Se Guaidó sinalizou que pretende honrar as obrigações da Venezuela com a China, ele não fez nenhuma assertiva similar para Moscou. A Rússia é considerada crucial para a sobrevivência do regime chavista – o Kremlin repetidamente socorreu Maduro e seu antecessor Hugo Chávez e entregou à Venezuela ao menos 17 bilhões de dólares em empréstimos e linhas de crédito desde 2006.

Caso o presidente russo, Vladimir Putin, decida abrir outra linha de crédito ou mesmo continuar a comprar ouro a uma taxa reduzida, a situação atual pode virar uma crise prolongada na Venezuela.

Helima Croft, chefe global de estratégia de commodities da RBC Capital Markets, disse que a questão agora é se Putin acredita que "alguns bilhões de dólares a mais preservarão um regime que continua vagamente ou estreitamente alinhado a Moscou".

"A Rússia não só está recebendo petróleo, mas também ganhou acesso a áreas muito boas na Venezuela", disse Croft.

Ironicamente, caso Moscou permita que a Venezuela dê um calote, a Rússia poderá fazer valer sua penhora sobre o bem mais valioso da Venezuela: a petrolífera americana Citgo. Em 2016, Maduro obteve um novo empréstimo ao dar à petrolífera russa Rosneft uma participação de 49,9% na Citgo como garantia. Além disso, os 50,1% restantes – detidos pela petrolífera estatal venezuelana PDVSA – também estão atrelados a uma emissão de títulos de propriedade russa.

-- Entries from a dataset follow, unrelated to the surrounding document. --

===== src/rtl/ahb_bus_arbiter_pkg.sv =====
// Shared AHB-lite encodings for the two-master peripheral bus arbiter.
package ahb_bus_arbiter_pkg;
  localparam int WORD_WIDTH = 32;

  localparam logic [1:0] HTRANS_IDLE   = 2'b00;
  localparam logic [1:0] HTRANS_BUSY   = 2'b01;
  localparam logic [1:0] HTRANS_NONSEQ = 2'b10;
  localparam logic [1:0] HTRANS_SEQ    = 2'b11;

  localparam logic [1:0] HRESP_OKAY  = 2'b00;
  localparam logic [1:0] HRESP_ERROR = 2'b01;

  localparam logic [2:0] HSIZE_BYTE = 3'b000;
  localparam logic [2:0] HSIZE_HALF = 3'b001;
  localparam logic [2:0] HSIZE_WORD = 3'b010;
endpackage
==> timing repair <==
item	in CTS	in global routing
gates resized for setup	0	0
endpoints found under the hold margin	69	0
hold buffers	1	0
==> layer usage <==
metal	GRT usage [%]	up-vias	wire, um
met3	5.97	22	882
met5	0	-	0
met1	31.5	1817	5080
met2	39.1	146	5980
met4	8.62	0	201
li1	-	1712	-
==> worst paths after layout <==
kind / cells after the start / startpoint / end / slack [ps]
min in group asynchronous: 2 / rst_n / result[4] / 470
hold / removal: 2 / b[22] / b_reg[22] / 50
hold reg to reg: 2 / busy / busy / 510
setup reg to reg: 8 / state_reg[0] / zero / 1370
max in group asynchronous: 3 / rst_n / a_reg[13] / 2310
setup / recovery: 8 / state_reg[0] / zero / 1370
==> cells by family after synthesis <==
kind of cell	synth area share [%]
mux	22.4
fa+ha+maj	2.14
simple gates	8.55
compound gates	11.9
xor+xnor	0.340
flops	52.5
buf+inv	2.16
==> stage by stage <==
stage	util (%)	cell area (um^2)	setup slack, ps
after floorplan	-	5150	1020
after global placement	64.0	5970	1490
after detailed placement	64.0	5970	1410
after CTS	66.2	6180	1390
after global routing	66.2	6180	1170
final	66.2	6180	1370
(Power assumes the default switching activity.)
`src/rtl/sr_latch_arbiter.sv`:
```
// sr_latch_arbiter: shares one active-low NAND SR latch among N_REQ requesters.
// Round-robin arbitration over level set/clear requests, fixed-width registered
// drive pulses, a settle gap, then a check of the latch output against the value
// the last transaction should have left behind. sbar/rbar are never both low.
module sr_latch_arbiter #(
   parameter int N_REQ        = 4,
   parameter int PULSE_CYCLES = 2,
   parameter int GAP_CYCLES   = 1
) (
   input  logic             clk,
   input  logic             rst,
   input  logic [N_REQ-1:0] set_req,
   input  logic [N_REQ-1:0] clr_req,
   output logic [N_REQ-1:0] grant,
   output logic             busy,
   output logic             sbar,
   output logic             rbar,
   input  logic             q_fb,
   output logic             expected,
   output logic             mismatch,
   output logic             conflict
);

   localparam int PW   = $clog2(N_REQ);
   localparam int PMAX = (PULSE_CYCLES > GAP_CYCLES) ? PULSE_CYCLES : GAP_CYCLES;
   localparam int CMAX = (PMAX > 2) ? PMAX : 2;
   localparam int CW   = $clog2(CMAX);

   localparam logic [CW-1:0] PULSE_LOAD = CW'(PULSE_CYCLES - 1);
   localparam logic [CW-1:0] GAP_LOAD   = CW'(GAP_CYCLES - 1);
   localparam logic [PW-1:0] LAST_IDX   = PW'(N_REQ - 1);

   typedef enum logic [1:0] {
      ST_INIT,
      ST_DRIVE,
      ST_GAP,
      ST_IDLE
   } state_t;

   state_t           state_q, state_d;
   logic [CW-1:0]    cnt_q, cnt_d;
   logic [PW-1:0]    ptr_q, ptr_d;
   logic [N_REQ-1:0] grant_q, grant_d;
   logic             busy_q, busy_d;
   logic             sbar_q, sbar_d;
   logic             rbar_q, rbar_d;
   logic             expected_q, expected_d;
   logic             mismatch_q, mismatch_d;
   logic             conflict_q, conflict_d;

   logic [N_REQ-1:0] valid;
   logic [N_REQ-1:0] both;
   logic [PW-1:0]    cand_idx [N_REQ];
   logic             win_found;
   logic [PW-1:0]    win_idx;

   // Per-requester decode and the rotated scan order starting at ptr.
   for (genvar gi = 0; gi < N_REQ; gi++) begin : g_req
      assign valid[gi]    = set_req[gi] ^ clr_req[gi];
      assign both[gi]     = set_req[gi] & clr_req[gi];
      assign cand_idx[gi] = PW'((int'(ptr_q) + gi) % N_REQ);
   end

   // Round-robin pick: first valid requester in scan order from ptr.
   always_comb begin
      win_found = 1'b0;
      win_idx   = '0;
      for (int k = 0; k < N_REQ; k++) begin
         if (!win_found && valid[cand_idx[k]]) begin
            win_found = 1'b1;
            win_idx   = cand_idx[k];
         end
      end
   end

   // Next-state and next-output logic; drive values are precomputed so the
   // latch pins come straight from flops. A single request's set bit feeds
   // sbar/rbar complementarily, so both-low is unreachable from every state.
   always_comb begin
      state_d    = state_q;
      cnt_d      = cnt_q;
      ptr_d      = ptr_q;
      grant_d    = '0;
      busy_d     = busy_q;
      sbar_d     = sbar_q;
      rbar_d     = rbar_q;
      expected_d = expected_q;
      mismatch_d = mismatch_q;
      conflict_d = 1'b0;
      case (state_q)
         ST_INIT: begin
            if (cnt_q == '0) begin
               state_d = ST_GAP;
               cnt_d   = GAP_LOAD;
               sbar_d  = 1'b1;
               rbar_d  = 1'b1;
            end else begin
               cnt_d  = cnt_q - 1'b1;
               sbar_d = 1'b1;
               rbar_d = 1'b0;
            end
         end
         ST_DRIVE: begin
            if (cnt_q == '0) begin
               state_d = ST_GAP;
               cnt_d   = GAP_LOAD;
               sbar_d  = 1'b1;
               rbar_d  = 1'b1;
            end else begin
               cnt_d = cnt_q - 1'b1;
            end
         end
         ST_GAP: begin
            if (cnt_q == '0) begin
               if (q_fb != expected_q) begin
                  mismatch_d = 1'b1;
               end
               state_d = ST_IDLE;
               busy_d  = 1'b0;
            end else begin
               cnt_d = cnt_q - 1'b1;
            end
         end
         ST_IDLE: begin
            conflict_d = |both;
            sbar_d     = 1'b1;
            rbar_d     = 1'b1;
            busy_d     = 1'b0;
            if (win_found) begin
               state_d    = ST_DRIVE;
               cnt_d      = PULSE_LOAD;
               busy_d     = 1'b1;
               grant_d    = {{(N_REQ-1){1'b0}}, 1'b1} << win_idx;
               expected_d = set_req[win_idx];
               sbar_d     = ~set_req[win_idx];
               rbar_d     = set_req[win_idx];
               ptr_d      = (win_idx == LAST_IDX) ? '0 : win_idx + 1'b1;
            end
         end
         default: begin
            state_d = ST_INIT;
            cnt_d   = PULSE_LOAD;
            busy_d  = 1'b1;
            sbar_d  = 1'b1;
            rbar_d  = 1'b0;
         end
      endcase
   end

   // State register; reset parks the latch in the cleared drive immediately.
   always_ff @(posedge clk or posedge rst) begin
      if (rst) begin
         state_q    <= ST_INIT;
         cnt_q      <= PULSE_LOAD;
         ptr_q      <= '0;
         grant_q    <= '0;
         busy_q     <= 1'b1;
         sbar_q     <= 1'b1;
         rbar_q     <= 1'b0;
         expected_q <= 1'b0;
         mismatch_q <= 1'b0;
         conflict_q <= 1'b0;
      end else begin
         state_q    <= state_d;
         cnt_q      <= cnt_d;
         ptr_q      <= ptr_d;
         grant_q    <= grant_d;
         busy_q     <= busy_d;
         sbar_q     <= sbar_d;
         rbar_q     <= rbar_d;
         expected_q <= expected_d;
         mismatch_q <= mismatch_d;
         conflict_q <= conflict_d;
      end
   end

   assign grant    = grant_q;
   assign busy     = busy_q;
   assign sbar     = sbar_q;
   assign rbar     = rbar_q;
   assign expected = expected_q;
   assign mismatch = mismatch_q;
   assign conflict = conflict_q;

endmodule

```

"Não seria estranho os russos tentarem exercer o penhor, simplesmente porque seria muito perturbador e caótico para os Estados Unidos", disse Dallen.

No fim de janeiro, no entanto, as coisas se tornaram mais complicadas para Moscou depois que Washington impôs sanções às exportações de petróleo da PDVSA para os EUA. Moscou descreveu a proibição como ilegal, e o vice-ministro das Finanças da Rússia, Serguei Storchak, afirmou que espera por problemas para Maduro.

"Tudo depende agora do Exército, dos soldados e da fidelidade deles ao seu dever e juramento. É difícil, impossível fazer uma avaliação diferente", disse Storchak.

Se os russos quiserem recuperar seu dinheiro, podem se lembrar de sua própria situação quando deram default de 40 bilhões de dólares em empréstimos da era soviética em 2000. Na época, Putin e os credores da Rússia concordaram com uma reestruturação da dívida, e, três anos depois, o país rico em petróleo e gás natural obtinha de novo o grau de investimento.